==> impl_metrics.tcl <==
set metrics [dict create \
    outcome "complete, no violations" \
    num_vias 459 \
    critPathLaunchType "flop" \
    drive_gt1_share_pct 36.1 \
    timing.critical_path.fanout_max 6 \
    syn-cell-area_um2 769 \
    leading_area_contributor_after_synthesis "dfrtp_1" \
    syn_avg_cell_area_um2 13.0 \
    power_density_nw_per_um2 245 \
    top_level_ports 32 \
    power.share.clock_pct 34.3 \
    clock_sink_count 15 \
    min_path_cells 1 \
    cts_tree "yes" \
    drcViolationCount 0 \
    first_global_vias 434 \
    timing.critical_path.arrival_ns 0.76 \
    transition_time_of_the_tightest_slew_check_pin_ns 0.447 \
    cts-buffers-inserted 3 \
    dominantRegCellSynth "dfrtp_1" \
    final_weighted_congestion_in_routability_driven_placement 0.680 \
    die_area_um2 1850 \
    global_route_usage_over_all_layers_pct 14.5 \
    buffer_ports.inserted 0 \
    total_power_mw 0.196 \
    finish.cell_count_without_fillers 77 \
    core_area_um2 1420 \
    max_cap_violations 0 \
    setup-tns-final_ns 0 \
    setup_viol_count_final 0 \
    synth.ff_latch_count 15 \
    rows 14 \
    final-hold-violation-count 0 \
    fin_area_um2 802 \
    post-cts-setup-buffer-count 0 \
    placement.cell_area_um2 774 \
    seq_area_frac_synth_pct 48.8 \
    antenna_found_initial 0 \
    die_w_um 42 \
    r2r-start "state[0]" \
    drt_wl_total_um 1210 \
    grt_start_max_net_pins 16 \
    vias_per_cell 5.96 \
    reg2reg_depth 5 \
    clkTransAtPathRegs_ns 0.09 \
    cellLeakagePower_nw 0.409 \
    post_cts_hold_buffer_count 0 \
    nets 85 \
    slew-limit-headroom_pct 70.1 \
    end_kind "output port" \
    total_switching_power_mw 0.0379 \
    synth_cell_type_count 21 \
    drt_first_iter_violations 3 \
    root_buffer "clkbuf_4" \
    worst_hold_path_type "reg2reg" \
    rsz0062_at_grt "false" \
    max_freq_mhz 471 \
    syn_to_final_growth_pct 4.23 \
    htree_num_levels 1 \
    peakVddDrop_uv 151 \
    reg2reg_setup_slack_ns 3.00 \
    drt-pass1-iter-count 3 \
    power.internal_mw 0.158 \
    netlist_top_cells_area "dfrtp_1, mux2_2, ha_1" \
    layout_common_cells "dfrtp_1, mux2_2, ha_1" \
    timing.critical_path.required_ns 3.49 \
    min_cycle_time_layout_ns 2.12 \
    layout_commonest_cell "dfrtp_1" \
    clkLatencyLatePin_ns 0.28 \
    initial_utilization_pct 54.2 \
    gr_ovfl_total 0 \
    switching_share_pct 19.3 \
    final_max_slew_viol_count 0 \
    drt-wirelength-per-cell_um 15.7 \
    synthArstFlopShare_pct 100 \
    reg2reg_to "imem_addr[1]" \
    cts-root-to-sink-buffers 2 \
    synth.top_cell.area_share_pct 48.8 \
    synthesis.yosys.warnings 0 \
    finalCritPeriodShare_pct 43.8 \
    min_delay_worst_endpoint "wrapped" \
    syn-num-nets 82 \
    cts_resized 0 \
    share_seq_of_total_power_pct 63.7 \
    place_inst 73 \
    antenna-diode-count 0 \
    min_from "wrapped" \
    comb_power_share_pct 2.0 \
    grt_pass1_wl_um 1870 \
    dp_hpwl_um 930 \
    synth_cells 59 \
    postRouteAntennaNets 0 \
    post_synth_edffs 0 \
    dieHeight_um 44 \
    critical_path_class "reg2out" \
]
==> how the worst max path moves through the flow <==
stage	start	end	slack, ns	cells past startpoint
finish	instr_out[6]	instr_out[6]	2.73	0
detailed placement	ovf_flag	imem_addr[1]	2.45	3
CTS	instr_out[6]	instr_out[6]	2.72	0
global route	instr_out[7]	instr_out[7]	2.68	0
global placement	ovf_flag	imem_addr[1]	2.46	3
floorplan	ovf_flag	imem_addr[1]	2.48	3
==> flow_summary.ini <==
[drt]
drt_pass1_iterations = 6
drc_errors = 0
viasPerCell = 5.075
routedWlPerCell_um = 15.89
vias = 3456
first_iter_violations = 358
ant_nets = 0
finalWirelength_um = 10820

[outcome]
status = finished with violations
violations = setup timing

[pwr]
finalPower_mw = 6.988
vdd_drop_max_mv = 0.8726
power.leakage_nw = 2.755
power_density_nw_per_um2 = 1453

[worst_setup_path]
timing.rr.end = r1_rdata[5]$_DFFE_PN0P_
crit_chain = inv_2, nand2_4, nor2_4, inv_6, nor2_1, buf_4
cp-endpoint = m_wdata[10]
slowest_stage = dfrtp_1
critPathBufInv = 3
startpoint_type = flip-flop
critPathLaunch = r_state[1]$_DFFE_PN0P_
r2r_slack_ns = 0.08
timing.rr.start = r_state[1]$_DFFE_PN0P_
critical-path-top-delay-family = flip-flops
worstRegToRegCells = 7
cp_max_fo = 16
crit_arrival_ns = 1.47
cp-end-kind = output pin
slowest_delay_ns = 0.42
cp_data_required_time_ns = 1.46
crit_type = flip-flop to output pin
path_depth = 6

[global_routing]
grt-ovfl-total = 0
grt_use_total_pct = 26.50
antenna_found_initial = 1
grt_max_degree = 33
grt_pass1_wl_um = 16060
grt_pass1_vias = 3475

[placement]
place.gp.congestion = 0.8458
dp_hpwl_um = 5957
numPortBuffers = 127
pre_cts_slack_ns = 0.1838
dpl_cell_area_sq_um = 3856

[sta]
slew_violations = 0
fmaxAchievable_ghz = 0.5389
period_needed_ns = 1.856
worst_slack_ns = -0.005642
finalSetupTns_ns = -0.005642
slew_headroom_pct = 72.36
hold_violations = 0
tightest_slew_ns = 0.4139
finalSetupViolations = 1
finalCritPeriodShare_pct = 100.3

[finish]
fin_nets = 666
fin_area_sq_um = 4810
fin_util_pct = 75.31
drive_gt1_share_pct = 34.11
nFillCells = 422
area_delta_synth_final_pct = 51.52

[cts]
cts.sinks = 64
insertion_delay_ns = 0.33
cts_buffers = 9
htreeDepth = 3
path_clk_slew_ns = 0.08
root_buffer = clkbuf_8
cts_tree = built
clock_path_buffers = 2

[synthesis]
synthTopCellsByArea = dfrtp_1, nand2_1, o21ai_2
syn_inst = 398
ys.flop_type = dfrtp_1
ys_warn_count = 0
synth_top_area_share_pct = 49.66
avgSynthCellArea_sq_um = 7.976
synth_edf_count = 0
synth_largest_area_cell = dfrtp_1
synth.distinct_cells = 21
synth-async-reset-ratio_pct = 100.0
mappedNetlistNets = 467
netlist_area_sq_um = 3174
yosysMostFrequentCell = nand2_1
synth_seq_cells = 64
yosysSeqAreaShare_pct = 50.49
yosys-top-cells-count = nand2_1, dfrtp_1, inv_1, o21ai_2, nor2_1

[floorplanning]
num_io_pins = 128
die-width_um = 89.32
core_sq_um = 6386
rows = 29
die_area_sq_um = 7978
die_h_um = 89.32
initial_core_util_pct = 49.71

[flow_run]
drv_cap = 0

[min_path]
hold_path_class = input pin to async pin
**src/rtl/note_sequencer_if.sv**
```systemverilog
// -----------------------------------------------------------------------------
// note_sequencer_if
//
// Purpose:
//   Groups the keypad-side inputs and the tone-datapath-side outputs of the
//   note sequencer into one bundle. The master modport is the side that drives
//   the keypad strobes and codes (encoder / bench). The slave modport is the
//   sequencer itself.
//
// Signals:
//   keycode_i  [3:0]   live note code from the encoder, 0 = no key
//   key_edge           one-cycle strobe, new key press
//   rec_edge           one-cycle strobe, toggle recording
//   play_edge          one-cycle strobe, toggle playback
//   keycode_o  [3:0]   note code to the frequency divider (registered)
//   note_en            keycode_o is a sounding note (registered)
//   state_o    [1:0]   IDLE=0, RECORD=1, PLAY=2
//   step_o     [AW-1:0] current playback index (registered)
//
// DEPTH must match the DEPTH of the note_sequencer bound to this interface.
// -----------------------------------------------------------------------------
interface note_sequencer_if #(
  parameter int DEPTH = 16
);
  localparam int AW = (DEPTH > 1) ? $clog2(DEPTH) : 1;

  logic [3:0]    keycode_i;
  logic          key_edge;
  logic          rec_edge;
  logic          play_edge;
  logic [3:0]    keycode_o;
  logic          note_en;
  logic [1:0]    state_o;
  logic [AW-1:0] step_o;

  modport master (
    output keycode_i, key_edge, rec_edge, play_edge,
    input  keycode_o, note_en, state_o, step_o
  );

  modport slave (
    input  keycode_i, key_edge, rec_edge, play_edge,
    output keycode_o, note_en, state_o, step_o
  );
endinterface

```
**src/rtl/note_sequencer.sv**
```systemverilog
// -----------------------------------------------------------------------------
// note_sequencer
//
// Purpose:
//   Record/playback controller between the keypad encoder and the frequency
//   divider. Passes live notes through, records a sequence of nonzero note
//   codes into a DEPTH-entry buffer, and loops the recorded sequence at one
//   step per STEP_CYCLES clocks. A held live key overrides playback output
//   while the playback position keeps advancing underneath.
//
// Ports:
//   clk    system clock
//   n_rst  asynchronous active-low reset
//   bus    note_sequencer_if.slave (keypad inputs, note/state outputs)
//
// Parameters:
//   DEPTH        buffer entries, power of two, >= 2
//   STEP_CYCLES  clocks per playback step, >= 2
// -----------------------------------------------------------------------------
module note_sequencer #(
  parameter int DEPTH       = 16,
  parameter int STEP_CYCLES = 3000000
) (
  input  logic              clk,
  input  logic              n_rst,
  note_sequencer_if.slave   bus
);

  localparam int AW   = (DEPTH > 1) ? $clog2(DEPTH) : 1;
  localparam int LW   = AW + 1;
  localparam int TW   = (STEP_CYCLES > 1) ? $clog2(STEP_CYCLES) : 1;

  localparam logic [LW-1:0] LEN_FULL   = LW'(DEPTH);
  localparam logic [TW-1:0] TIMER_LAST = TW'(STEP_CYCLES - 1);

  typedef enum logic [1:0] {
    S_IDLE   = 2'd0,
    S_RECORD = 2'd1,
    S_PLAY   = 2'd2
  } state_t;

  // ---------------------------------------------------------------------------
  // State, pointers, counters and registered outputs
  // ---------------------------------------------------------------------------
  state_t          state_q,   state_d;
  logic [AW-1:0]   wr_ptr_q,  wr_ptr_d;
  logic [AW-1:0]   rd_ptr_q,  rd_ptr_d;
  logic [LW-1:0]   length_q,  length_d;
  logic [TW-1:0]   timer_q,   timer_d;
  logic [3:0]      keycode_q, keycode_d;
  logic            note_en_q, note_en_d;

  // Sequence buffer. Deliberately not reset: with length cleared nothing
  // stale in here can ever be addressed.
  logic [3:0]      mem [DEPTH];
  logic            mem_we;
  logic [3:0]      mem_rdata;

  logic            live_key;
  logic            have_seq;
  logic            last_step;

  assign live_key  = (bus.keycode_i != 4'd0);
  assign have_seq  = (length_q != '0);
  // Last stored entry reached: the next step wraps back to index 0.
  assign last_step = ({1'b0, rd_ptr_q} == (length_q - 1'b1));

  // ---------------------------------------------------------------------------
  // Next-state logic
  //   Strobe priority is rec_edge > play_edge > key_edge; the if/else chain in
  //   each state encodes that directly, so a key press that coincides with a
  //   mode change never reaches the write path.
  // ---------------------------------------------------------------------------
  always_comb begin
    state_d  = state_q;
    wr_ptr_d = wr_ptr_q;
    rd_ptr_d = rd_ptr_q;
    length_d = length_q;
    timer_d  = timer_q;
    mem_we   = 1'b0;

    case (state_q)
      S_IDLE: begin
        if (bus.rec_edge) begin
          state_d  = S_RECORD;
          wr_ptr_d = '0;
          length_d = '0;
        end else if (bus.play_edge && have_seq) begin
          state_d  = S_PLAY;
          rd_ptr_d = '0;
          timer_d  = '0;
        end
      end

      S_RECORD: begin
        if (bus.rec_edge) begin
          state_d = S_IDLE;
        end else if (bus.play_edge) begin
          if (have_seq) begin
            state_d  = S_PLAY;
            rd_ptr_d = '0;
            timer_d  = '0;
          end else begin
            state_d = S_IDLE;
          end
        end else if (bus.key_edge && live_key) begin
          mem_we   = 1'b1;
          wr_ptr_d = wr_ptr_q + 1'b1;
          length_d = length_q + 1'b1;
          // The write that fills the buffer also ends recording.
          if (length_q == (LEN_FULL - 1'b1)) begin
            state_d = S_IDLE;
          end
        end
      end

      S_PLAY: begin
        if (bus.rec_edge) begin
          // Starting a new recording throws away the old sequence.
          state_d  = S_RECORD;
          wr_ptr_d = '0;
          length_d = '0;
        end else if (bus.play_edge) begin
          state_d = S_IDLE;
        end else begin
          // The step clock keeps running during a live override so the
          // loop stays in phase when the key is released.
          if (timer_q == TIMER_LAST) begin
            timer_d  = '0;
            rd_ptr_d = last_step ? '0 : (rd_ptr_q + 1'b1);
          end else begin
            timer_d = timer_q + 1'b1;
          end
        end
      end

      default: begin
        state_d = S_IDLE;
      end
    endcase
  end

  // ---------------------------------------------------------------------------
  // Output selection
  //   Driven from the *next* state and read pointer so the registered outputs
  //   line up with the state/step they describe: entering PLAY shows mem[0]
  //   on the first PLAY cycle, a step advance shows the new note together
  //   with the new step_o, and leaving PLAY is immediately live.
  // ---------------------------------------------------------------------------
  assign mem_rdata = mem[rd_ptr_d];

  always_comb begin
    keycode_d = bus.keycode_i;
    note_en_d = live_key;
    if (state_d == S_PLAY) begin
      keycode_d = live_key ? bus.keycode_i : mem_rdata;
      // Stored codes are never zero, so PLAY always sounds.
      note_en_d = 1'b1;
    end
  end

  // ---------------------------------------------------------------------------
  // Registers
  // ---------------------------------------------------------------------------
  always_ff @(posedge clk or negedge n_rst) begin
    if (!n_rst) begin
      state_q   <= S_IDLE;
      wr_ptr_q  <= '0;
      rd_ptr_q  <= '0;
      length_q  <= '0;
      timer_q   <= '0;
      keycode_q <= 4'd0;
      note_en_q <= 1'b0;
    end else begin
      state_q   <= state_d;
      wr_ptr_q  <= wr_ptr_d;
      rd_ptr_q  <= rd_ptr_d;
      length_q  <= length_d;
      timer_q   <= timer_d;
      keycode_q <= keycode_d;
      note_en_q <= note_en_d;
    end
  end

  always_ff @(posedge clk) begin
    if (mem_we) begin
      mem[wr_ptr_q] <= bus.keycode_i;
    end
  end

  // step_o is the read pointer itself; it changes on the same edge as the
  // note it indexes.
  assign bus.keycode_o = keycode_q;
  assign bus.note_en   = note_en_q;
  assign bus.state_o   = state_q;
  assign bus.step_o    = rd_ptr_q;

endmodule
```
**src/flat_wrapper.sv**
```systemverilog
// flat-port wrapper written by rule: the top's interface ports become plain ports
module note_sequencer_flat 
#(
  parameter int DEPTH       = 16,
  parameter int STEP_CYCLES = 3000000
)
  (clk, n_rst, bus_keycode_i, bus_key_edge, bus_rec_edge, bus_play_edge, bus_keycode_o, bus_note_en, bus_state_o, bus_step_o);
  note_sequencer_if #(.DEPTH(DEPTH)) bus_i ();
  input  logic clk;
  input  logic n_rst;
  input wire logic [$bits(bus_i.keycode_i)-1:0] bus_keycode_i;
  input wire logic [$bits(bus_i.key_edge)-1:0] bus_key_edge;
  input wire logic [$bits(bus_i.rec_edge)-1:0] bus_rec_edge;
  input wire logic [$bits(bus_i.play_edge)-1:0] bus_play_edge;
  output wire logic [$bits(bus_i.keycode_o)-1:0] bus_keycode_o;
  output wire logic [$bits(bus_i.note_en)-1:0] bus_note_en;
  output wire logic [$bits(bus_i.state_o)-1:0] bus_state_o;
  output wire logic [$bits(bus_i.step_o)-1:0] bus_step_o;
  assign bus_i.keycode_i = bus_keycode_i;
  assign bus_i.key_edge = bus_key_edge;
  assign bus_i.rec_edge = bus_rec_edge;
  assign bus_i.play_edge = bus_play_edge;
  assign bus_keycode_o = bus_i.keycode_o;
  assign bus_note_en = bus_i.note_en;
  assign bus_state_o = bus_i.state_o;
  assign bus_step_o = bus_i.step_o;
  note_sequencer #(.DEPTH(DEPTH), .STEP_CYCLES(STEP_CYCLES)) u_core (.clk(clk), .n_rst(n_rst), .bus(bus_i));
endmodule
```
•••••
→ **TRY IT**:
In the data above, find the line with "numPortBuffers = 127" and the line with "hold_violations = 0". Retype both, plus every line between them, exactly.

→ **RESPONSE BOX**:
numPortBuffers = 127
pre_cts_slack_ns = 0.1838
dpl_cell_area_sq_um = 3856

[sta]
slew_violations = 0
fmaxAchievable_ghz = 0.5389
period_needed_ns = 1.856
worst_slack_ns = -0.005642
finalSetupTns_ns = -0.005642
slew_headroom_pct = 72.36
hold_violations = 0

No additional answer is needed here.